Unless rules have changed recently what happened with regard to your DH's seat was very errr...naughty..

I did wonder that. Although, as the flight was full, it was either suck it up and sit in the broken seat or get off the flight.

The cabin crew were fully aware it was broken as they asked him to put it upright and he/they couldn't. He was totally unbothered and probably relieved to have been split up from me as I was still fuming!

Bornsloppy · 18/04/2022 18:01

YANBU - she could have paid like everyone else.

We had something similar with a woman asking for my aisle seat so she could sit across from her OH and two primary age kids. When I stopped laughing hysterically I asked her if she really wanted to sit next to my 4yo and 1yo who were both mid tantrum at that point.

RantyAunty · 18/04/2022 18:04

CFs have no limits.

Had someone try to swap me my aisle for their middle seat on a 14 hour flight. I just looked at him and laughed.

People in my seat when I show up. Nope.

MarieIVanArkleStinks · 18/04/2022 18:05

@Booboobibles

Why didn’t you just tell her that you were also nervous?
Because it's none of her damned business.

The answer was no.

Lizziekisss · 18/04/2022 18:07

YANBU. TUI have been operating this seat booking system for years, and time and time again some cheeky parents with younger children, assume that because of the requirement to be seated near said offspring, means they can forgo the cost of pre booking, and then are surprised when the seating offered is sub optimal. You didn't cause the 'problem' it wasn't your job to find a solution.

tillytown · 18/04/2022 18:09

I wouldn't have swapped OP. If her child doesn't like flying she should have planned ahead just like everyone else has to. I'll never understand why some parents seem to think they deserve special treatment for the most mudane things.

whynotwhatknot · 18/04/2022 18:16

no she should have paid if she wanted to sit next to her daughter bloody cf chancer

Puzzledandpissedoff · 18/04/2022 18:16

You value money and the entitlements it gives you more than a stranger's child's feelings

This reminds me of the PP who went on and on about "a child's joy" when another wouldn't swap her window seat Confused

Hollyhead · 18/04/2022 18:17

My view it’s not unreasonable to ask - she didn’t know you’d booked and planned and some people might not mind, but definitely unreasonable to pester/beg/argue about it.

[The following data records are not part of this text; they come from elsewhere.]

Background: an optimization exercise with open tools, aiming at small area. Do not read the settings as production practice.
RTL that was checked went through simulation tests only; none was proved equivalent to the original.
Power and IR drop assume default switching activity.

## run F
==> flow/design.v (excerpt) <==
module decode_dispatch (
  input  logic                   clk,
  input  logic                   rst,
  input  logic                   roll_back,
  input  logic                   if_in_en,
  input  dispatch_pkg::addr_t    if_pc,
  input  dispatch_pkg::instr_t   if_instr,
  input  logic                   jump,
  input  logic                   rs1_busy,
  input  dispatch_pkg::rob_idx_t rs1_dep,
  input  dispatch_pkg::data_t    rs1_val,
  input  logic                   rs2_busy,
  input  dispatch_pkg::rob_idx_t rs2_dep,
  input  dispatch_pkg::data_t    rs2_val,
  input  logic                   cdb_en,
  input  dispatch_pkg::rob_idx_t cdb_rob_idx,
  input  dispatch_pkg::data_t    cdb_val,
  input  dispatch_pkg::rob_idx_t rob_idx_nxt,
  output logic                   stall_reset,
  output dispatch_pkg::addr_t    new_pc,
  output dispatch_pkg::rob_idx_t stall_rob_idx,
  output logic                   rf_en,
  output dispatch_pkg::reg_idx_t rf_dest,
  output dispatch_pkg::rob_idx_t rf_rob_idx,
  output logic                   rs_en,
  output dispatch_pkg::rs_op_t   rs_op_out,
  output dispatch_pkg::data_t    rs_vj,
  output logic                   rs_qj_en,
  output dispatch_pkg::rob_idx_t rs_qj,
  output dispatch_pkg::data_t    rs_vk,
  output logic                   rs_qk_en,
  output dispatch_pkg::rob_idx_t rs_qk,
  output dispatch_pkg::rob_idx_t rs_rob_idx,
  output logic                   rob_en,
  output dispatch_pkg::rob_idx_t rob_idx,
  output logic                   rob_ready,
  output dispatch_pkg::rob_op_t  rob_op,
  output dispatch_pkg::reg_idx_t rob_dest,
  output dispatch_pkg::data_t    rob_val,
  output logic                   rob_jump,
  output dispatch_pkg::addr_t    rob_pc,
  output dispatch_pkg::addr_t    rob_alt_pc
);
clock: 5.0 ns
lec_check: 0
cap_margin: 20
core_margin: 2
core_utilization: 65
place_density: 0.75
slew_margin: 20
standard.sh (not shown) runs the stock make flow with config.mk's settings and CLKGATE_MAP_FILE= SYNTH_SCRIPT=/design/flow/synth_recipe.tcl, a recipe that flattens the netlist after the stock synthesis.
==> flow/flow/run.sh <==
#!/bin/bash
# Standard ORFS layout with two changes: the port buffers use the smallest
# buffer cell, and the clock tree uses few, large sink clusters and no dummy loads.
export BUFFER_PORTS_ARGS="-buffer_cell sky130_fd_sc_hd__buf_1"
export CTS_ARGS="-sink_clustering_enable -repair_clock_nets -dont_use_dummy_load -sink_clustering_size 16 -sink_clustering_max_diameter 60 -buf_list {sky130_fd_sc_hd__clkbuf_4 sky130_fd_sc_hd__clkbuf_8}"
bash standard.sh > standard.log 2>&1
The flow did not stop early for run F: all stages ran, and the layout cleared the timing, DRC and antenna checks.
What follows belongs to an exercise in optimizing a design on an open flow for small area, a short achievable clock period and few clock cycles per item; a production flow would make more cautious choices. Only simulation tests tie the RTL to the original design; equivalence was not proved. Power is estimated from default activity; no workload was simulated.

## flow/run.sh

```bash
#!/bin/bash
# synth_recipe.tcl (not shown) runs the flow's synth.tcl, then flattens the netlist and writes it again
# the make line also repeats each setting of config.mk as NAME=value (left out here)
make -C /OpenROAD-flow-scripts/flow DESIGN_CONFIG=/design/flow/config.mk WORK_HOME=/design/flow/orfs CLKGATE_MAP_FILE= SYNTH_SCRIPT=/design/flow/synth_recipe.tcl finish
```

## flow/config.mk

```make
export PLATFORM = sky130hd
export DESIGN_NAME = squat_switch
export DESIGN_NICKNAME = squat_switch
export VERILOG_FILES = /design/flow/design.v
export SDC_FILE = /design/flow/constraint.sdc
export NUM_CORES = 4
export LEC_CHECK = 0
export CAP_MARGIN = 20
export CORE_MARGIN = 2
export CORE_UTILIZATION = 40
export SLEW_MARGIN = 20
```

## flow/constraint.sdc

```tcl
create_clock -name core_clock -period 10.0 [get_ports {clk}]
set_input_delay 2.0000 -clock core_clock [delete_from_list [all_inputs] [get_ports {clk}]]
set_output_delay 2.0000 -clock core_clock [all_outputs]
set_load 0.01 [all_outputs]
```

## flow/design.v

```verilog
module squat_switch #(
    parameter int NumRx = 4,
    parameter int NumTx = 4
) (
    input  logic               clk,
    input  logic               rst,
    input  logic [8*NumRx-1:0] rx_data,
    input  logic [NumRx-1:0]   rx_soc,
    input  logic [NumRx-1:0]   rx_clav,
    output logic [NumRx-1:0]   rx_en,
    output logic [8*NumTx-1:0] tx_data,
    output logic [NumTx-1:0]   tx_soc,
    output logic [NumTx-1:0]   tx_en,
    input  logic [NumTx-1:0]   tx_clav,
    input  logic               cpu_sel,
    input  logic               cpu_wr,
    input  logic [7:0]         cpu_addr,
    input  logic [15:0]        cpu_wdata,
    output logic [15:0]        cpu_rdata,
    output logic               cpu_rdy
);
    localparam int         PW         = 2;
    localparam logic [5:0] LAST_BYTE  = 6'd52;
    localparam logic [5:0] HDR_LEN    = 6'd5;
    localparam int         TxMaskInt  = (1 << NumTx) - 1;
    localparam logic [3:0] TX_VALID   = TxMaskInt[3:0];
    typedef enum logic [2:0] {
        S_IDLE,
        S_RECV,
        S_CHECK,
        S_LOOKUP,
        S_TX_SEL,
        S_TX_WAIT,
        S_SEND
    } state_t;
    state_t          r_state;
    state_t          w_state_next;
    logic [5:0]      r_cnt;
    logic [PW-1:0]   r_rx_port;
    logic [PW-1:0]   r_rr_ptr;
    logic [PW-1:0]   r_tx_port;
    logic [3:0]      r_mask;
    logic [11:0]     r_vpi12;
    logic [7:0]      r_hdr [0:4];
    logic [7:0]      r_pay [0:47];
    logic [15:0]     r_lut [0:255];
    logic [15:0]     r_cpu_rdata;
    logic            r_cpu_rdy;
    logic [7:0]      w_rx_lane [NumRx];
    logic [7:0]      w_rx_sel_byte;
    logic            w_rx_sel_soc;
    logic            w_rx_found;
    logic [PW-1:0]   w_rx_pick;
    logic [PW-1:0]   w_cand;
    logic            w_tx_any;
    logic [PW-1:0]   w_tx_pick;
    logic [7:0]      w_vpi8;
    logic [7:0]      w_hec_rx;
    logic [7:0]      w_hec_tx;
    logic [5:0]      w_pay_idx;
    logic [7:0]      w_tx_byte;
    function automatic logic [7:0] hec_calc(input logic [31:0] hdr);
        logic [7:0] crc;
        crc = 8'h00;
        for (int b = 31; b >= 0; b = b - 1) begin
            if (crc[7] ^ hdr[b]) crc = {crc[6:0], 1'b0} ^ 8'h07;
            else                 crc = {crc[6:0], 1'b0};
        end
        hec_calc = crc ^ 8'h55;
    endfunction
    genvar gi;
    generate
        for (gi = 0; gi < NumRx; gi = gi + 1) begin : g_rx
            assign w_rx_lane[gi] = rx_data[8*gi +: 8];
            assign rx_en[gi]     = ~((r_state == S_RECV) && (r_rx_port == PW'(gi)));
        end
        for (gi = 0; gi < NumTx; gi = gi + 1) begin : g_tx
            logic w_act;
            assign w_act              = (r_state == S_SEND) && (r_tx_port == PW'(gi));
            assign tx_en[gi]          = ~w_act;
            assign tx_soc[gi]         = w_act && (r_cnt == 6'd0);
            assign tx_data[8*gi +: 8] = w_act ? w_tx_byte : 8'h00;
        end
    endgenerate
    assign w_rx_sel_byte = w_rx_lane[r_rx_port];
    assign w_rx_sel_soc  = rx_soc[r_rx_port];
    assign w_vpi8        = {r_hdr[0][3:0], r_hdr[1][7:4]};
    assign w_hec_rx      = hec_calc({r_hdr[0], r_hdr[1], r_hdr[2], r_hdr[3]});
    assign w_hec_tx      = hec_calc({r_vpi12, r_hdr[1][3:0], r_hdr[2], r_hdr[3]});
    assign w_pay_idx     = r_cnt - HDR_LEN;
    assign cpu_rdata     = r_cpu_rdata;
    assign cpu_rdy       = r_cpu_rdy;
    always_comb begin
        w_rx_found = 1'b0;
        w_rx_pick  = '0;
        w_cand     = '0;
        for (int k = NumRx - 1; k >= 0; k = k - 1) begin
            w_cand = PW'((int'(r_rr_ptr) + k) % NumRx);
            if (rx_clav[w_cand]) begin
                w_rx_found = 1'b1;
                w_rx_pick  = w_cand;
            end
        end
    end
    always_comb begin
        w_tx_any  = 1'b0;
        w_tx_pick = '0;
        for (int k = NumTx - 1; k >= 0; k = k - 1) begin
            if (r_mask[k]) begin
                w_tx_any  = 1'b1;
                w_tx_pick = PW'(k);
            end
        end
    end
    always_comb begin
        w_tx_byte = r_pay[w_pay_idx];
        if (r_cnt < HDR_LEN) begin
            case (r_cnt[2:0])
                3'd0:    w_tx_byte = r_vpi12[11:4];
                3'd1:    w_tx_byte = {r_vpi12[3:0], r_hdr[1][3:0]};
                3'd2:    w_tx_byte = r_hdr[2];
                3'd3:    w_tx_byte = r_hdr[3];
                default: w_tx_byte = w_hec_tx;
            endcase
        end
    end
    always_comb begin
        w_state_next = r_state;
        case (r_state)
            S_IDLE:    if (w_rx_found) w_state_next = S_RECV;
            S_RECV: begin
                if ((r_cnt == 6'd0) && !w_rx_sel_soc) w_state_next = S_IDLE;
                else if (r_cnt == LAST_BYTE)          w_state_next = S_CHECK;
            end
            S_CHECK:   w_state_next = (w_hec_rx == r_hdr[4]) ? S_LOOKUP : S_IDLE;
            S_LOOKUP:  w_state_next = S_TX_SEL;
            S_TX_SEL:  w_state_next = w_tx_any ? S_TX_WAIT : S_IDLE;
            S_TX_WAIT: if (tx_clav[r_tx_port]) w_state_next = S_SEND;
            S_SEND:    if (r_cnt == LAST_BYTE) w_state_next = S_TX_SEL;
            default:   w_state_next = S_IDLE;
        endcase
    end
    always_ff @(posedge clk) begin
        if (!rst) begin
            r_state   <= S_IDLE;
            r_cnt     <= '0;
            r_rx_port <= '0;
            r_rr_ptr  <= '0;
            r_tx_port <= '0;
            r_mask    <= '0;
            r_vpi12   <= '0;
        end else begin
            r_state <= w_state_next;
            case (r_state)
                S_IDLE: begin
                    if (w_rx_found) begin
                        r_rx_port <= w_rx_pick;
                        r_cnt     <= '0;
                        if (int'(w_rx_pick) == NumRx - 1) r_rr_ptr <= '0;
                        else                              r_rr_ptr <= w_rx_pick + 2'd1;
                    end
                end
                S_RECV:   r_cnt <= (r_cnt == LAST_BYTE) ? 6'd0 : r_cnt + 6'd1;
                S_LOOKUP: begin
                    r_mask  <= r_lut[w_vpi8][15:12] & TX_VALID;
                    r_vpi12 <= r_lut[w_vpi8][11:0];
                end
                S_TX_SEL: begin
                    r_tx_port <= w_tx_pick;
                    r_cnt     <= '0;
                end
                S_SEND: begin
                    if (r_cnt == LAST_BYTE) begin
                        r_cnt             <= '0;
                        r_mask[r_tx_port] <= 1'b0;
                    end else begin
                        r_cnt <= r_cnt + 6'd1;
                    end
                end
                default: ;
            endcase
        end
    end
    always_ff @(posedge clk) begin
        if (r_state == S_RECV) begin
            if (r_cnt < HDR_LEN) r_hdr[r_cnt[2:0]] <= w_rx_sel_byte;
            else                 r_pay[w_pay_idx]  <= w_rx_sel_byte;
        end
    end
    always_ff @(posedge clk) begin
        if (!rst) begin
            for (int k = 0; k < 256; k = k + 1) r_lut[k] <= 16'h0000;
            r_cpu_rdy   <= 1'b0;
            r_cpu_rdata <= 16'h0000;
        end else begin
            r_cpu_rdy <= cpu_sel;
            if (cpu_sel && cpu_wr)  r_lut[cpu_addr] <= cpu_wdata;
            if (cpu_sel && !cpu_wr) r_cpu_rdata     <= r_lut[cpu_addr];
        end
    end
endmodule
```

==> results.yml <==
run_status:
  status: "complete, no violations"
die:
  die_area_um2: 605000
  fp.dieW_um: 778
  core_um2: 597000
  die_h_um: 778
  num_rows: 284
  start_util: 0.401
  ioPinCount: 133
synthesis:
  syn_area_um2: 239000
  synth_edf_count: 4520
  ys_warn_count: 2
  async_flop_share: 0
  ys_types: 70
  ys_seq_elements: 4568
  yosysSeqAreaShare: 0.571
  synthCells: 14700
  ys_dominant_reg_cell: "edfxtp_1"
  syn_avg_cell_area_um2: 16.3
  syn_nets: 14800
layout:
  nets: 14400
  area_growth_pct: 12.0
  drive_above_1_share: 0.304
cts:
  cts.sinks: 4568
  cts_tree: "built"
  cts_resized: 0
  cts-root-buf: "clkbuf_16"
  cts_hold_buf: 0
  clkLatencyLatePin_ps: 1120
  htree_levels: 6
  path_clk_slew_ps: 60
  cts_made_buffers: 521
  cts_buffer_depth: 4
  cts_setup_buffers: 0
pwr:
  power_density_nw_per_um2: 197
  leakage_uw: 0.0876
  ir_worst_vdd_uv: 196
drt:
  drt_iter0_drc: 22800
  drt-total-wl_um: 870000
  vias: 145000
  wl_per_cell_um: 38.2
  drt_first_pass_iters: 6
  drc_errors: 0
  antenna_left: 0
  vias_per_cell: 6.37
worst_setup_path:
  crit_required_ps: 8000
  arrival_ps: 6330
  cp_cell_sequence: "clkinv_1, ha_4, ha_4, buf_4, inv_2, mux2i_1, o21ai_0, o21ai_0, a211oi_1, o31ai_1, nor2_1, clkdlybuf4s50_1"
  start_kind: "flip-flop"
  crit_type: "reg2out"
  cp-end-kind: "primary output"
  critPathMaxStageDelay_ps: 780
  worst-path-max-fanout: 49
  cp_slowest_cell: "o31ai_1"
placement:
  gp_congestion: 0.935
  numPortBuffers: 132
  pre_cts_ws_ps: 2870
  hpwl_um: 543000
sta:
  min_period_ps: 8330
  tns_ps: 0
  rsz0062_at_grt: "false"
  tightest_slew_ps: 1390
  skew_ps: 87.9
  hold_viol_final: 0
  final_max_slew_viol_count: 0
  fmax_mhz: 120
  relSlewSlack: 0.0742
  fin_crit_sh: 0.833
  setup_violations: 0
  layout_setup_ws_ps: 1670
global_routing:
  grt-ovfl-total: 0
  first_global_vias: 142000
  gr-usage-all-layers: 0.282
  grt_pass1_wl_um: 1190000
  antenna_found_initial: 81
  grt_start_max_net_pins: 145
hold_path:
  hold_path.class: "reg2reg"
job:
  max-cap-violations: 0
[state kept, by name, indices dropped and copies added (netlist names)]
| signal | cells |
|---|---|
| r_cnt | 6 |
| r_cpu_rdata | 16 |
| r_cpu_rdy | 1 |
| r_hdr | 40 |
| r_lut | 4096 |
| r_mask | 4 |
| r_pay | 384 |
| r_rr_ptr | 2 |
| r_rx_port | 2 |
| r_state | 3 |
| r_tx_port | 2 |
| r_vpi12 | 12 |
[worst max-delay path, delay by kind of cell (launching register included)]
family,cells,cell delay (ps)
flops,1,670
fa+ha+maj,2,960
compound gates,4,1240
buf+inv,4,1880
mux,1,280
simple gates,1,130
[cell families (layout without fill, tap and decap cells)]
| kind of cell | after synthesis | in the layout | share of synthesized area |
|---|---|---|---|
| adder cells (fa/ha/maj) | 6 | 6 | 0.000314 |
| AND/OR/NAND/NOR | 4833 | 4833 | 0.120 |
| other | 0 | 47 | 0 |
| flip-flops | 4568 | 4568 | 0.571 |
| multiplexers | 2727 | 2727 | 0.250 |
| XOR/XNOR | 135 | 135 | 0.00698 |
| AO/OA/AOI/OAI | 843 | 843 | 0.0237 |
| buffers and inverters | 1568 | 1645 | 0.0279 |
[layout make-up]
type,instances,area [µm²]
flip-flops and latches,4568,137000
inverters,17,63.8
fillers,51100,329000
clock buffers,685,14100
diodes,47,118
well taps,8008,10000
multi-input cells,8544,98600
repair buffers,708,6470
clock inverters,235,2080
[Yosys cell counts, types with 7 or more instances]
cell type  count  area share
nand2_1      163      0.0026
mux2_2        55      0.0026
a22o_1        77      0.0028
o221ai_1       9     0.00033
o211ai_1      18     0.00056
and2_1      4109        0.11
xnor3_1       29      0.0027
or3_1          7     0.00018
nor3_1        45     0.00094
buf_6         39      0.0018
nand4_1       14     0.00037
o21a_1         8     0.00025
dfxtp_1       48      0.0040
inv_1         11     0.00017
a31oi_1        9     0.00024
clkbuf_1    1121       0.018
nor2_1       371      0.0058
nand3_1       39     0.00082
a21oi_1       62      0.0013
a221oi_1      85      0.0031
buf_4         59      0.0019
nor4_1        21     0.00055
a22oi_1      113      0.0035
o21ai_1       12     0.00025
a211oi_1      16     0.00050
mux4_2      2591        0.24
buf_1        107      0.0017
o21ai_0      306      0.0064
xor2_1        18     0.00066
nor2b_1       30     0.00078
buf_2        225      0.0047
a221o_1        9     0.00038
a222oi_1       7     0.00029
xnor2_1       82      0.0030
mux2i_1       81      0.0034
o22ai_1       44      0.0011
nand2b_1      15     0.00039
edfxtp_1    4520        0.57
[per-stage QoR]
step	hold WS, ps	cells	util	total power (µW)	cell area [µm²]
final	496	22800	0.449	52800	268000
after global routing	548	22800	0.449	53800	268000
after CTS	497	22800	0.448	52500	268000
after detailed placement	489	21800	0.421	34100	252000
after global placement	480	21800	0.421	34000	251000
after floorplan	448	14700	-	29300	239000
[power breakdown]
part	leakage (µW)	total, µW	internal, µW	switching, µW
logic	0.0367	11400	4350	7050
clock network	0.00786	18700	10500	8190
registers	0.0431	22700	22100	543
[layer usage]
layer  global-route usage  share of wire
met1                0.373           0.37
met2                0.423           0.45
met3               0.0870           0.12
met4                0.143          0.060
met5             0.000474        0.00020
[path summary, 6_finish.rpt]
check                   start           to  slack [ps]  depth (start not counted)
setup / recovery     r_cnt[0]  tx_data[17]        1670                         12
hold reg to reg     r_mask[3]    r_mask[3]         500                          2
setup reg to reg  r_hdr[1][5]   r_vpi12[3]        4440                          9
hold / removal      r_mask[3]    r_mask[3]         500                          2
[placed cells by master (no fill, tap or decap), types with 22 or more instances in the layout]
cell type and count:
diode_2 47, a221oi_1 68, buf_4 511, o22ai_1 44
o21ai_4 68, clkbuf_16 538, a21oi_1 61, dfxtp_1 47
a22oi_1 113, o21ai_2 187, and2_1 4107, clkinv_1 99
edfxtp_1 4520, nor3_1 41, mux4_2 2590, clkbuf_1 139
nand3_1 29, clkdlybuf4s50_1 107, nor2_4 29, nor2_1 148
mux2_2 55, clkinv_2 65, xnor3_1 29, xnor2_1 81
buf_12 49, mux2i_1 81, nor2_2 195, o21ai_0 49
a22o_1 77, nor2b_1 22, clkbuf_8 22, nand2_1 159
Testbench counts, summed over its fixed seeds: cycles 75,519, cells 640.

[re-timing with driven ports]
The results above use ideal ports. As a check the final layout listed here was re-extracted and re-timed, cells and wires unchanged. Step 1 (the two cells are an assumption about what drives the block):
set clk [get_ports {clk}]
set_driving_cell -lib_cell sky130_fd_sc_hd__clkbuf_16 $clk
set_driving_cell -lib_cell sky130_fd_sc_hd__buf_2 [delete_from_list [all_inputs] $clk]
Step 2 also shifts input and output timing later by t, the mid clock arrival at the registers, as if the neighbouring blocks saw the same clock. a / b / c = ideal ports / drivers / drivers and shift; a / b = the first two.
shift t [ns]: 1.210
setup slack, ns: 1.671 / 1.543 / 2.754
cell pins on the clock port's net: 1
After both steps this run still meets setup and hold. For this run, drivers alone change the setup slack by -0.128 ns; drivers and shift together by +1.083 ns.
Source: an optimization exercise on an open RTL-to-GDS flow (aim: small area). Production flows keep margins and buffers that such runs may drop. The RTL was checked by simulation tests, not by an equivalence proof against the original design.

Setup of v14:
// pill_box_top
module pill_box_top #(
	parameter int TICKS_PER_SEC = 32_768,
	parameter int TONE_DIV      = 8
) (
	input  logic                               clk,
	input  logic                               rst_n,
	input  pill_box_pkg::key_code_t            keyvalue,
	output logic [23:0]                        time_din,
	output logic [27:0]                        pill_box_din,
	output logic                               beep,
	output logic [pill_box_pkg::NUM_BOXES-1:0] alarm_box,
	output pill_box_pkg::menu_mode_t           mode_out,
	output pill_box_pkg::slot_idx_t            index_out
);
clock: 10.0 ns
lec_check: 0
cap_margin: 20
core_margin: 2
core_utilization: 40
slew_margin: 20
standard.sh (not shown) runs the stock make flow with config.mk's settings and CLKGATE_MAP_FILE= SYNTH_SCRIPT=/design/flow/synth_recipe.tcl, a recipe that flattens the netlist after the stock synthesis.
==> flow/flow/run.sh <==
#!/bin/bash
# Own layout flow: the standard ORFS flow (standard.sh) with these changes:
#  - synthesis is the standard flow's script (synth_recipe.tcl, ORFS synth.tcl) except that
#    ABC maps the logic with an area-oriented script, flow/abc_area.script;
#    registers are mapped before ABC and are left as the standard synthesis
#    makes them;
#  - adders are left to ABC as plain logic (ADDER_MAP_FILE empty) instead of
#    being mapped to half/full adder cells first;
#  - input and output ports are buffered with buf_1;
#  - clock tree clusters (no dummy loads), repair margins and utilization
#    are set below.
# Each tool's output goes to a log file in this folder.
set -euo pipefail
W=$(pwd)
F=$FLOW_HOME
cp "$W/flow/abc_area.script" "$W/abc_area.script"
sed "s#^source \$::env(SCRIPTS_DIR)/synth_preamble.tcl#source \$::env(SCRIPTS_DIR)/synth_preamble.tcl\nset abc_args [lreplace \$abc_args 1 1 $W/abc_area.script]#" \
	"$F/scripts/synth.tcl" > "$W/synth_area.tcl"
grep -q "abc_area.script" "$W/synth_area.tcl"
sed "s#source \$::env(SCRIPTS_DIR)/synth.tcl#source $W/synth_area.tcl#" "$W/synth_recipe.tcl" > "$W/synth_recipe_area.tcl"
grep -q "synth_area.tcl" "$W/synth_recipe_area.tcl"
make -C "$F" DESIGN_CONFIG="$FLOW_CONFIG" WORK_HOME="$W/orfs" CLKGATE_MAP_FILE= \
	SYNTH_SCRIPT="$W/synth_recipe_area.tcl" ADDER_MAP_FILE= \
	CAP_MARGIN=0 CORE_MARGIN=2 CORE_UTILIZATION=60 SLEW_MARGIN=0 \
	"CTS_ARGS=-sink_clustering_enable -repair_clock_nets -sink_clustering_size 45 -sink_clustering_max_diameter 60 -dont_use_dummy_load" \
	"BUFFER_PORTS_ARGS=-buffer_cell sky130_fd_sc_hd__buf_1" \
	finish > "$W/make.log" 2>&1
: # left out here: write the final layout as DEF
==> flow/flow/abc_area.script <==
strash
ifraig
dc2
dc2
dch -f
amap -F 2 -A 6
topo
## Diff of input files: v31 against v14
--- a/flow/flow/run.sh
+++ b/flow/flow/run.sh
@@ -24,3 +24,3 @@
 	CAP_MARGIN=0 CORE_MARGIN=2 CORE_UTILIZATION=60 SLEW_MARGIN=0 \
-	"CTS_ARGS=-sink_clustering_enable -repair_clock_nets -sink_clustering_size 45 -sink_clustering_max_diameter 60 -dont_use_dummy_load" \
+	"CTS_ARGS=-sink_clustering_enable -repair_clock_nets -sink_clustering_size 40 -sink_clustering_max_diameter 70 -dont_use_dummy_load" \
 	"BUFFER_PORTS_ARGS=-buffer_cell sky130_fd_sc_hd__buf_1" \
==> run summary <==
No run among v14 and v31 stopped early or left any final violation; all are clean. From v14 to v31 the numbers moved as follows: total wire length after detailed routing neither gained nor lost much, layout net count lower, first-pass GRT wire length lower, cell count has decreased, slew at the pin closest to its max-slew limit -0.017 ns. Logic depth of the worst register-to-register path, v14 and v31, lower one = v14. Comparing v14 and v31, the lower number of global-route vias before repair is on v31. On total number of vias, v31 tracks v14 almost exactly. Diff v14 -> v31: number of clock-tree buffers in the layout moved down, data arrival time at the worst-slack endpoint moved down.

Highfivemum · 18/04/2022 18:18

This happened to me but it was the flight attendent t
Who asked would I move!!!
I was travelling with one of my DC who at the time was 10. The airline policy gave him an allocated seat for free and then I paid 12 pound to book the seat next to him, which I did. My Ds is very tall and mature for his age and looks older he was next to window and I was middle seat. I had a lady then sitting next to me. The flight attandant came over before we took off and asked could the ladies little girl ( around 7) sit next to her as her seat was on the row in front. I said no as I had booked and paid for my seat. The flight attendant said them at the child was young and it would not be fair to leave her with strangers.. at which I said. I am sitting with my own DC and have booked and paid to do so so the answer is no. She then said that my DC was older and would be fine etc etc. I was embarrassed as passengers were looking at me as if u was being unreasonable and this wasn’t helped by the DC of the ladies crying. I stood my ground though and said. My DC is 10. I will be sitting with him as I paid extra to do this so sorry I am not moving. !!! The lady next to me tutted but said nothing. The flight attendant moved on and they were seated somewhere else. If you want to sit with ur family then you pay. Simple as.